Mei and his colleagues found that the protein erbin, crucial to brain development, is critical to the excitement.
It was known that a protein on the cell surface called TARP gamma-2, also known as stargazing, interacts with a brain cell receptor called AMPA, ensuring the receptor finds the cells surface. It is here that the receptor can be activated by the neurotransmitter glutamate. AMPA receptor activation is essential to activation of the NMDA receptor, which enables cells to communicate, ultimately enabling learning and memory, Mei said.
How TARP gamma-2 was controlled, was an unknown.
Inside the nucleus of inhibitory cells in areas of the brain that control learning and memory, the researchers found erbin interacts with TARP gamma-2, enabling it to survive.
"If you do not have this mechanism, your stargazing becomes very unstable and your AMPA receptor cannot be on the surface so this neuron is inactive," Mei said.
They also found that erbin is only in these inhibitory neurons, called interneurons. They're already working on what they believe to be the counterpart for excitatory cells, which account for about 80 percent of brain cells.
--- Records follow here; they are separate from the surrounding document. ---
`src/cra_defs.vh`:
```
// Purpose: Constants of the register and addressing model
// Assumes: Byte addresses on a 32-bit AHB-Lite register bus
// Notes:   Definitions only
`ifndef CRA_DEFS_VH
`define CRA_DEFS_VH

`define CRA_OFF_ACCA   8'h00
`define CRA_OFF_ACCB   8'h04
`define CRA_OFF_ACCD   8'h08
`define CRA_OFF_IX     8'h0C
`define CRA_OFF_IY     8'h10
`define CRA_OFF_SP     8'h14
`define CRA_OFF_PC     8'h18
`define CRA_OFF_CCR    8'h1C
`define CRA_OFF_QDATA  8'h20
`define CRA_OFF_CTRL   8'h24
`define CRA_OFF_STAT   8'h28
`define CRA_OFF_EA     8'h2C
`define CRA_OFF_OPND   8'h30

`define CRA_CCR_S      7
`define CRA_CCR_X      6
`define CRA_CCR_H      5
`define CRA_CCR_I      4
`define CRA_CCR_N      3
`define CRA_CCR_Z      2
`define CRA_CCR_V      1
`define CRA_CCR_C      0
`define CRA_CCR_RST    8'hD0

`define CRA_MODE_INH   3'h0
`define CRA_MODE_IMM   3'h1
`define CRA_MODE_DIR   3'h2
`define CRA_MODE_EXT   3'h3
`define CRA_MODE_REL8  3'h4
`define CRA_MODE_REL16 3'h5
`define CRA_MODE_IDX   3'h6

`define CRA_CTRL_IMM16 3
`define CRA_CTRL_GO    8

`define CRA_PAGE2_PFX  8'h18
`define CRA_VEC_ADDR   16'hFFFE
`define CRA_STOP_OPC   8'h3E
`define CRA_MIN_QUEUE  4'h3

`endif

```
`src/cra_core.v`:
```
// Purpose: Register set and effective address unit of a 16-bit core
// Assumes: Memory answers each byte read with MEM_ACK, any latency
// Notes:   Software feeds program bytes through the queue register
// Contract
// - Two 8-bit accumulators, also seen joined as a 16-bit double one.
// - Indexed address is index register plus 5, 9, 16-bit or accumulator.
// - Stack pointer marks last used slot and serves every indexed form.
// - Program counter holds next instruction; indexed base except auto forms.
// - Condition codes hold five flags, two interrupt masks, stop disable.
// - Half carry only for decimal adjust; branches test N, Z, V, C.
// - Reset fetches start vector and sets both interrupt masks.
// - Reset sets stop disable; stop is inhibited while it is set.
// - Words are big-endian over two consecutive byte addresses.
// - No alignment required for bytes, words or instructions.
// - Queue gives the decoder at least three bytes per instruction.
// - Direct mode addresses only the first 256-byte page.
// - Relative mode adds 8 or 16-bit offset to program counter.
// - Shortest indexed form adds signed 5-bit constant, no extension.
// - Auto pre/post step of 1 to 8 on X, Y or SP, never PC.
// - Accumulator offset adds unsigned A, B, or D to the base.
// - Nine-bit offset: low byte from extension, sign from postbyte.
// - Sixteen-bit constant offset read from two extension bytes.
// - Sixteen-bit indirect reads pointer at base plus offset.
// - Double accumulator indirect reads pointer at base plus D.
// - Immediate operand from stream, width set by the instruction.
// - Inherent operands only in registers; registers not memory mapped.
// - Opcodes are 8 bits; a fixed prefix byte selects page two.
//
// The register addresses and register access over AHB-Lite were chosen for this implementation.
`timescale 1ns/10ps
`include "cra_defs.vh"
module cra_core #(
  parameter [15:0] RESET_VEC = `CRA_VEC_ADDR,
  parameter [7:0]  STOP_OPC  = `CRA_STOP_OPC,
  parameter        QDEPTH    = 8,
  parameter        QAW       = 3
) (
  input  wire        CLK_SYS,
  input  wire        RST,
  input  wire        HSEL,
  input  wire [31:0] HADDR,
  input  wire [1:0]  HTRANS,
  input  wire        HWRITE,
  input  wire [2:0]  HSIZE,
  input  wire [31:0] HWDATA,
  input  wire        HREADY,
  output reg  [31:0] HRDATA,
  output reg         HREADYOUT,
  output reg         HRESP,
  output reg  [15:0] MEM_ADDR,
  output reg         MEM_RD,
  input  wire [7:0]  MEM_RDATA,
  input  wire        MEM_ACK,
  output reg         STOP_REQ,
  output reg         BUSY
);
  localparam [2:0] ST_IDLE  = 3'h0;
  localparam [2:0] ST_POP   = 3'h1;
  localparam [2:0] ST_TAKE  = 3'h2;
  localparam [2:0] ST_EXEC  = 3'h3;
  localparam [2:0] ST_MREQ  = 3'h4;
  localparam [2:0] ST_MWAIT = 3'h5;

  // Wrapping 16-bit add, carry dropped
  function [15:0] add16;
    input [15:0] a;
    input [15:0] b;
    begin
      add16 = a + b;
    end
  endfunction

  function [15:0] sext8;
    input [7:0] v;
    begin
      sext8 = {{8{v[7]}}, v};
    end
  endfunction

  // Extension bytes that follow an indexed postbyte
  function [1:0] idx_ext;
    input [7:0] pb;
    begin
      if (pb[7:5] != 3'h7 || pb[2]) begin
        idx_ext = 2'h0;
      end else if (!pb[1]) begin
        idx_ext = 2'h1;
      end else begin
        idx_ext = 2'h2;
      end
    end
  endfunction

  ////////////////////////////////////////////////////////////////////////
  // State
  reg [7:0]  acc_a_r;
  reg [7:0]  acc_b_r;
  reg [15:0] ix_r;
  reg [15:0] iy_r;
  reg [15:0] sp_r;
  reg [15:0] pc_r;
  reg [7:0]  ccr_r;
  reg [2:0]  mode_r;
  reg        imm16_r;
  reg [2:0]  cond_r;
  reg        go_r;
  reg [2:0]  state_r;
  reg        page2_r;
  reg        nb_r;
  reg        got_pb_r;
  reg [1:0]  rem_r;
  reg [3:0]  len_r;
  reg [7:0]  opc_r;
  reg [7:0]  pb_r;
  reg [15:0] ext_r;
  reg [15:0] ea_r;
  reg [15:0] opnd_r;
  reg        taken_r;
  reg        stop_blk_r;
  reg        vec_r;
  reg        bsel_r;
  reg [15:0] mptr_r;
  reg [7:0]  mhi_r;
  reg        ahb_wr_r;
  reg        ahb_rd_r;
  reg [7:0]  ahb_a_r;

  wire [7:0]     q_rd;
  wire [QAW:0]   q_cnt;
  wire           q_pop = (state_r == ST_POP);
  wire           idle  = (state_r == ST_IDLE) && !go_r;
  wire           q_push = ahb_wr_r && (ahb_a_r == `CRA_OFF_QDATA) &&
                          (q_cnt != QDEPTH[QAW:0]);
  wire [15:0]    acc_d = {acc_a_r, acc_b_r};

  // Program bytes buffered ahead of the decoder
  cra_queue #(.WIDTH(8), .DEPTH(QDEPTH), .AW(QAW)) u_queue (
    .clk     (CLK_SYS),
    .rst     (RST),
    .wr_en   (q_push),
    .wr_data (HWDATA[7:0]),
    .rd_en   (q_pop),
    .rd_data (q_rd),
    .count   (q_cnt)
  );

  ////////////////////////////////////////////////////////////////////////
  // Address formation
  reg [1:0]  rr;
  reg [15:0] npc;
  reg [15:0] base;
  reg [15:0] step;
  reg [15:0] ea_nxt;
  reg [15:0] wb_nxt;
  reg        wb_en;
  reg        ind;
  reg        cond_ok;

  always @* begin
    rr     = (pb_r[7:5] == 3'h7) ? pb_r[4:3] : pb_r[7:6];
    npc    = add16(pc_r, {12'h000, len_r});
    ea_nxt = 16'h0000;
    wb_nxt = 16'h0000;
    wb_en  = 1'b0;
    ind    = 1'b0;
    step   = pb_r[3] ? {12'hFFF, pb_r[3:0]}
                     : add16({12'h000, pb_r[3:0]}, 16'h0001);
    case (rr)
      2'h0: base = ix_r;
      2'h1: base = iy_r;
      2'h2: base = sp_r;
      default: base = npc;
    endcase
    case (cond_r)
      3'h1: cond_ok = ccr_r[`CRA_CCR_Z];
      3'h2: cond_ok = !ccr_r[`CRA_CCR_Z];
      3'h3: cond_ok = ccr_r[`CRA_CCR_N];
      3'h4: cond_ok = ccr_r[`CRA_CCR_C];
      3'h5: cond_ok = ccr_r[`CRA_CCR_V];
      3'h6: cond_ok = ccr_r[`CRA_CCR_N] ^ ccr_r[`CRA_CCR_V];
      default: cond_ok = 1'b1;
    endcase
    case (mode_r)
      `CRA_MODE_DIR: ea_nxt = {8'h00, ext_r[7:0]};
      `CRA_MODE_EXT: ea_nxt = ext_r;
      `CRA_MODE_REL8: ea_nxt = add16(npc, sext8(ext_r[7:0]));
      `CRA_MODE_REL16: ea_nxt = add16(npc, ext_r);
      `CRA_MODE_IDX: begin
        if (pb_r[7:5] != 3'h7 && !pb_r[5]) begin
          ea_nxt = add16(base, {{11{pb_r[4]}}, pb_r[4:0]});
        end else if (pb_r[7:5] != 3'h7) begin
          // Top postbyte codes leave PC out of the auto forms
          wb_nxt = add16(base, step);
          wb_en  = 1'b1;
          ea_nxt = pb_r[4] ? base : wb_nxt;
        end else if (!pb_r[2] && !pb_r[1]) begin
          ea_nxt = add16(base, {{8{pb_r[0]}}, ext_r[7:0]});
        end else if (!pb_r[2]) begin
          ea_nxt = add16(base, ext_r);
          ind    = pb_r[0];
        end else begin
          case (pb_r[1:0])
            2'h0: ea_nxt = add16(base, {8'h00, acc_a_r});
            2'h1: ea_nxt = add16(base, {8'h00, acc_b_r});
            default: ea_nxt = add16(base, acc_d);
          endcase
          ind = (pb_r[1:0] == 2'h3);
        end
      end
      default: ea_nxt = 16'h0000;
    endcase
  end

  ////////////////////////////////////////////////////////////////////////
  // Decode sequencer and register file
  always @(posedge CLK_SYS) begin
    if (RST) begin
      acc_a_r    <= 8'h00;
      acc_b_r    <= 8'h00;
      ix_r       <= 16'h0000;
      iy_r       <= 16'h0000;
      sp_r       <= 16'h0000;
      pc_r       <= 16'h0000;
      ccr_r      <= `CRA_CCR_RST;
      mode_r     <= `CRA_MODE_INH;
      imm16_r    <= 1'b0;
      cond_r     <= 3'h0;
      go_r       <= 1'b0;
      state_r    <= ST_MREQ;
      vec_r      <= 1'b1;
      mptr_r     <= RESET_VEC;
      bsel_r     <= 1'b0;
      mhi_r      <= 8'h00;
      page2_r    <= 1'b0;
      nb_r       <= 1'b0;
      got_pb_r   <= 1'b0;
      rem_r      <= 2'h0;
      len_r      <= 4'h0;
      opc_r      <= 8'h00;
      pb_r       <= 8'h00;
      ext_r      <= 16'h0000;
      ea_r       <= 16'h0000;
      opnd_r     <= 16'h0000;
      taken_r    <= 1'b0;
      stop_blk_r <= 1'b0;
      MEM_ADDR   <= 16'h0000;
      MEM_RD     <= 1'b0;
      STOP_REQ   <= 1'b0;
      BUSY       <= 1'b1;
    end else begin
      MEM_RD   <= 1'b0;
      STOP_REQ <= 1'b0;
      BUSY     <= !(state_r == ST_IDLE && !go_r);
      // Registers only writable between instructions; keeps
      // them off the memory port entirely
      if (ahb_wr_r && idle) begin
        case (ahb_a_r)
          `CRA_OFF_ACCA: acc_a_r <= HWDATA[7:0];
          `CRA_OFF_ACCB: acc_b_r <= HWDATA[7:0];
          `CRA_OFF_ACCD: {acc_a_r, acc_b_r} <= HWDATA[15:0];
          `CRA_OFF_IX:   ix_r <= HWDATA[15:0];
          `CRA_OFF_IY:   iy_r <= HWDATA[15:0];
          `CRA_OFF_SP:   sp_r <= HWDATA[15:0];
          `CRA_OFF_PC:   pc_r <= HWDATA[15:0];
          `CRA_OFF_CCR:  ccr_r <= HWDATA[7:0];
          `CRA_OFF_CTRL: begin
            mode_r  <= HWDATA[2:0];
            imm16_r <= HWDATA[`CRA_CTRL_IMM16];
            cond_r  <= HWDATA[6:4];
            go_r    <= HWDATA[`CRA_CTRL_GO];
          end
          default: ;
        endcase
      end
      case (state_r)
        ST_IDLE: begin
          if (go_r && q_cnt >= `CRA_MIN_QUEUE) begin
            go_r     <= 1'b0;
            page2_r  <= 1'b0;
            nb_r     <= 1'b0;
            got_pb_r <= 1'b0;
            len_r    <= 4'h0;
            ext_r    <= 16'h0000;
            pb_r     <= 8'h00;
            state_r  <= ST_POP;
          end
        end
        ST_POP: state_r <= ST_TAKE;
        ST_TAKE: begin
          len_r   <= len_r + 4'h1;
          state_r <= ST_POP;
          if (!nb_r) begin
            if (q_rd == `CRA_PAGE2_PFX && !page2_r) begin
              page2_r <= 1'b1;
            end else begin
              opc_r <= q_rd;
              nb_r  <= 1'b1;
              case (mode_r)
                `CRA_MODE_IMM: rem_r <= imm16_r ? 2'h2 : 2'h1;
                `CRA_MODE_EXT,
                `CRA_MODE_REL16: rem_r <= 2'h2;
                `CRA_MODE_DIR,
                `CRA_MODE_REL8,
                `CRA_MODE_IDX: rem_r <= 2'h1;
                default: begin
                  rem_r   <= 2'h0;
                  state_r <= ST_EXEC;
                end
              endcase
            end
          end else if (mode_r == `CRA_MODE_IDX && !got_pb_r) begin
            pb_r     <= q_rd;
            got_pb_r <= 1'b1;
            rem_r    <= idx_ext(q_rd);
            if (idx_ext(q_rd) == 2'h0) begin
              state_r <= ST_EXEC;
            end
          end else begin
            ext_r <= {ext_r[7:0], q_rd};
            rem_r <= rem_r - 2'h1;
            if (rem_r == 2'h1) begin
              state_r <= ST_EXEC;
            end
          end
        end
        ST_EXEC: begin
          pc_r    <= npc;
          ea_r    <= ea_nxt;
          taken_r <= 1'b0;
          opnd_r  <= imm16_r ? ext_r : {8'h00, ext_r[7:0]};
          state_r <= ST_IDLE;
          if ((mode_r == `CRA_MODE_REL8 || mode_r == `CRA_MODE_REL16) &&
              cond_ok) begin
            pc_r    <= ea_nxt;
            taken_r <= 1'b1;
          end
          if (wb_en) begin
            case (rr)
              2'h0: ix_r <= wb_nxt;
              2'h1: iy_r <= wb_nxt;
              default: sp_r <= wb_nxt;
            endcase
          end
          if (mode_r == `CRA_MODE_INH && page2_r && opc_r == STOP_OPC) begin
            STOP_REQ   <= !ccr_r[`CRA_CCR_S];
            stop_blk_r <= ccr_r[`CRA_CCR_S];
          end else begin
            stop_blk_r <= 1'b0;
          end
          if (ind) begin
            mptr_r  <= ea_nxt;
            vec_r   <= 1'b0;
            bsel_r  <= 1'b0;
            state_r <= ST_MREQ;
          end
        end
        ST_MREQ: begin
          MEM_RD   <= 1'b1;
          MEM_ADDR <= add16(mptr_r, {15'h0000, bsel_r});
          state_r  <= ST_MWAIT;
        end
        ST_MWAIT: begin
          if (MEM_ACK) begin
            if (!bsel_r) begin
              mhi_r   <= MEM_RDATA;
              bsel_r  <= 1'b1;
              state_r <= ST_MREQ;
            end else begin
              if (vec_r) begin
                pc_r <= {mhi_r, MEM_RDATA};
              end else begin
                ea_r <= {mhi_r, MEM_RDATA};
              end
              vec_r   <= 1'b0;
              bsel_r  <= 1'b0;
              state_r <= ST_IDLE;
            end
          end
        end
        default: state_r <= ST_IDLE;
      endcase
    end
  end

  ////////////////////////////////////////////////////////////////////////
  // AHB-Lite slave: writes zero wait, reads one wait so data is fresh
  reg [31:0] rd_mux;

  always @* begin
    case (ahb_a_r)
      `CRA_OFF_ACCA:  rd_mux = {24'h000000, acc_a_r};
      `CRA_OFF_ACCB:  rd_mux = {24'h000000, acc_b_r};
      `CRA_OFF_ACCD:  rd_mux = {16'h0000, acc_d};
      `CRA_OFF_IX:    rd_mux = {16'h0000, ix_r};
      `CRA_OFF_IY:    rd_mux = {16'h0000, iy_r};
      `CRA_OFF_SP:    rd_mux = {16'h0000, sp_r};
      `CRA_OFF_PC:    rd_mux = {16'h0000, pc_r};
      `CRA_OFF_CCR:   rd_mux = {24'h000000, ccr_r};
      `CRA_OFF_QDATA: rd_mux = {{(31-QAW){1'b0}}, q_cnt};
      `CRA_OFF_CTRL:  rd_mux = {23'h000000, go_r, 1'b0, cond_r,
                                imm16_r, mode_r};
      `CRA_OFF_STAT:  rd_mux = {16'h0000, opc_r, len_r, 1'b0, taken_r,
                                stop_blk_r, !idle};
      `CRA_OFF_EA:    rd_mux = {16'h0000, ea_r};
      `CRA_OFF_OPND:  rd_mux = {16'h0000, opnd_r};
      default:        rd_mux = 32'h00000000;
    endcase
  end

  always @(posedge CLK_SYS) begin
    if (RST) begin
      ahb_wr_r  <= 1'b0;
      ahb_rd_r  <= 1'b0;
      ahb_a_r   <= 8'h00;
      HRDATA    <= 32'h00000000;
      HREADYOUT <= 1'b1;
      HRESP     <= 1'b0;
    end else begin
      HRESP    <= 1'b0;
      ahb_wr_r <= 1'b0;
      if (ahb_rd_r) begin
        HRDATA    <= rd_mux;
        HREADYOUT <= 1'b1;
        ahb_rd_r  <= 1'b0;
      end else if (HSEL && HTRANS[1] && HREADY) begin
        ahb_a_r   <= (HADDR[31:8] == 24'h000000) ? HADDR[7:0] : 8'hFC;
        ahb_wr_r  <= HWRITE;
        ahb_rd_r  <= !HWRITE;
        HREADYOUT <= HWRITE;
      end
    end
  end
endmodule // cra_core

```
`src/cra_queue.v`:
```
// Purpose: Program byte queue storage with registered read data
// Assumes: Caller never pops when empty nor pushes when full
// Notes:   Read data valid the cycle after rd_en
`timescale 1ns/10ps
module cra_queue #(
  parameter WIDTH = 8,
  parameter DEPTH = 8,
  parameter AW    = 3
) (
  input  wire             clk,
  input  wire             rst,
  input  wire             wr_en,
  input  wire [WIDTH-1:0] wr_data,
  input  wire             rd_en,
  output reg  [WIDTH-1:0] rd_data,
  output reg  [AW:0]      count
);
  reg [WIDTH-1:0] mem [0:DEPTH-1];
  reg [AW-1:0]    wp_r;
  reg [AW-1:0]    rp_r;

  always @(posedge clk) begin
    if (wr_en) begin
      mem[wp_r] <= wr_data;
    end
  end

  always @(posedge clk) begin
    if (rst) begin
      wp_r    <= {AW{1'b0}};
      rp_r    <= {AW{1'b0}};
      count   <= {(AW+1){1'b0}};
      rd_data <= {WIDTH{1'b0}};
    end else begin
      if (wr_en) begin
        wp_r <= wp_r + 1'b1;
      end
      if (rd_en) begin
        rd_data <= mem[rp_r];
        rp_r    <= rp_r + 1'b1;
      end
      count <= count + {{AW{1'b0}}, wr_en} - {{AW{1'b0}}, rd_en};
    end
  end
endmodule // cra_queue

```
`config.mk`:
```
export PLATFORM = sky130hd
export DESIGN_NAME = cra_core
export DESIGN_NICKNAME = d
export VERILOG_FILES = /design/src/cra_core.v /design/src/cra_queue.v
export VERILOG_INCLUDE_DIRS = /design/src /design/src/src
export SDC_FILE = /design/constraint.sdc
export NUM_CORES = 1
export LEC_CHECK = 0
export ABC_AREA = 1
export ABC_CLOCK_PERIOD_IN_PS = 4630
export CAP_MARGIN = 20
export CORE_MARGIN = 4
export CORE_UTILIZATION = 50
export CTS_BUF_LIST = sky130_fd_sc_hd__clkbuf_8
export CTS_CLUSTER_DIAMETER = 200
export DETAILED_ROUTE_END_ITERATION = 10
export DONT_BUFFER_PORTS = 1
export GPL_TIMING_DRIVEN = 0
export PLACE_DENSITY = 0.64
export SLEW_MARGIN = 25
export SYNTH_ARGS = -nofsm -noshare
export SYNTH_HDL_FRONTEND = slang
export SYNTH_SLANG_ARGS = --single-unit
```
`constraint.sdc`:
```
create_clock -name CLK_SYS -period 4.63 [get_ports CLK_SYS]
set_input_delay 0.926 -clock CLK_SYS [delete_from_list [all_inputs] [get_ports CLK_SYS]]
set_output_delay 0.926 -clock CLK_SYS [all_outputs]
set_load 0.02 [all_outputs]
```
==> results.sh <==
export IMPL_status="finished clean"
export IMPL_yosys_warnings=0
export IMPL_synth_async_reset_ratio_pct=0
export IMPL_cp_startpoint="pc_r[2]"
export IMPL_hold_path_cell_count=1
export IMPL_report_final_hold_viol_count=0
export IMPL_synth_enable_flop_cells=64
export IMPL_die_area_mm2=0.04268
export IMPL_clock_skew_final_ns=0.02783
export IMPL_post_route_util_pct=56.44
export IMPL_launch_point_of_the_worst_reg_to_reg_path="pc_r[2]"
export IMPL_numCtsBuffers=55
export IMPL_power_static_leakage_uw=0.009166
export IMPL_worst_path_buf_inv=1
export IMPL_netSwitchingPower_uw=2318
export IMPL_cts_sinks=328
export IMPL_num_vias=20990
export IMPL_met3_wirelength_um=9883
export IMPL_yosysSeqAreaShare_pct=36.54
export IMPL_dr_wl_met2_um=36330
export IMPL_area_growth_from_synthesis_to_layout_pct=11.11
export IMPL_synth_most_common_cell="nand2_1"
export IMPL_ir_worst_vdd_v=0.0002254
export IMPL_detail_route_wirelength_um=85690
export IMPL_power_density_mw_per_mm2=318.5
export IMPL_number_of_global_route_vias_before_repair=19070
export IMPL_track_usage_pct=38.81
export IMPL_share_clk_of_total_power_pct=36.2
export IMPL_kind_of_critical_path="reg -> reg"
export IMPL_hold_path_class="in -> reg"
export IMPL_grt_overflow_total=0
export IMPL_cts_htree_levels=2
export IMPL_cell_internal_pwr_uw=4660
export IMPL_timing_reg2reg_worst_path_depth=22
export IMPL_number_of_flip_flops_and_latches_in_the_synthesized_netlist=328
export IMPL_layout_drive_gt1_share_pct=9.182
export IMPL_period_needed_ns=4.508
export IMPL_type_of_element_capturing_the_critical_path="flop"
export IMPL_comb_power_share_pct=17.1
export IMPL_ant_nets=0
export IMPL_netlist_top_cells_area="dfxtp_1 27%, edfxtp_1 9.7%, nand2_1 9.5%, a21oi_1 8.4%, o21ai_0 7.6%"
export IMPL_clock_path_buffers=3
export IMPL_yosysUniqueCellTypes=63
export IMPL_post_route_period_util_pct=97.37
export IMPL_synth_largest_type_area_fraction_pct=26.80
export IMPL_timing_critical_path_cells="ha_1, or2_2, nand3_1, nand2_2, nand2_1, xor2_2, nand2_1, and2_1, inv_1, ha_1, a21oi_1, o21ai_0, a211oi_1, nand3_1, nand3_1, nand3_1, nand2_1, nand2_1, nand2_1, nand3_1, nand2_1, a21oi_1"
export IMPL_portBuffers=0
export IMPL_setup_tns_ns=0
export IMPL_tritoncts="done"
export IMPL_worstSkewPairLatency_ns=0.68
export IMPL_number_of_maximum_capacitance_constraint_violations=0
export IMPL_critical_path_peak_fanout=5
export IMPL_hpwl_reported_at_the_end_of_detailed_placement_um=66780
export IMPL_worst_pin_slew_ns=1.157
export IMPL_timing_max_transition_violations_final=0
export IMPL_cell_type_contributing_the_most_total_cell_area_after_synthesis="dfxtp_1"
export IMPL_wirelength_met1_um=34030
export IMPL_remaining_drc_errors=0
export IMPL_clock_fmax_mhz=221.8
export IMPL_die_height_um=206.6
export IMPL_yosys_most_used_dff="dfxtp_1"
export IMPL_rows=72
export IMPL_worst_rel_slew_slack_pct=22.87
export IMPL_seq_power_share_pct=46.6
export IMPL_worst_ep_required_time_ns=5.16
export IMPL_antenna_found_initial=6
export IMPL_vias_per_cell=6.160
export IMPL_report_final_setup_viol=0
export IMPL_rsz_0062_raised_after_global_routing="true"
export IMPL_top_level_pins=136
export IMPL_chipWidth_um=206.6
export IMPL_initial_utilization_pct=50.79
export IMPL_cp_data_arrival_time_ns=5.03
export IMPL_cts_hold_fix_buffers=0
export IMPL_post_synth_instance_area_mm2=0.01972
export IMPL_cts_root_buf="clkbuf_8"
export IMPL_detail_route_first_pass_iterations=8
export IMPL_gpl_final_weighted_congestion=1.068
export IMPL_r2r_end="ea_r[14]"
export IMPL_sw_frac_of_total_pct=33.22
export IMPL_placeableCoreArea_mm2=0.03883
export IMPL_timing_critical_path_depth=22
export IMPL_cp_endpoint="ea_r[14]"
export IMPL_synth_top_cells_by_count="497 x nand2_1, 332 x a21oi_1, 322 x inv_1, 301 x o21ai_0, 264 x dfxtp_1"
export IMPL_synth_avg_cell_area_um2=7.148
export IMPL_routed_wire_length_per_instance_um=25.15
export IMPL_synthCells=2759
export IMPL_top_layer="met5"
export IMPL_clk_transition_reported_paths_ns=0.06
export IMPL_critical_path_slowest_cell="dfxtp_2"
export IMPL_most_frequent_cp_cell="nand2_1"
export IMPL_setup_worst_path_start_class="flop"
export IMPL_critPathTopFamily="simple AND/OR/NAND/NOR gates"
export IMPL_nets=3019
export IMPL_grt_first_pass_wirelength_um=122800
export IMPL_drt_first_iter_violations=2714
export IMPL_r2r_slack_ns=0.12
export IMPL_largest_net_degree_at_the_start_of_global_routing=18
export IMPL_critical_path_max_stage_delay_ns=0.37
"Interneurons basically control firing," releasing GABA, a major inhibitory neurotransmitter, Mei said. They tone down or synchronize the activity of pyramidal cells, pyramid-shaped neurons that get both excitatory and inhibitory input then make the call on what action to take.
When scientists ablated the erbin gene in mice or kept erbin from interacting with TARP gamma-2, a protein that helps anchor the AMPA receptor on the cell surface, TARP gamma-2 couldn't do its job. The result was less receptors on the cell surface and mice that were hyperactive with impaired learning and memory.
Cell activity hinges on receptor activity and receptors must be anchored on the cell surface to work. Ensuring AMPA receptors are strategically placed is a lifelong task since the busy receptors wear out and each brain cell has tons of them, Mei said.
His work has been described in Nature Neuroscience.
Source: ANI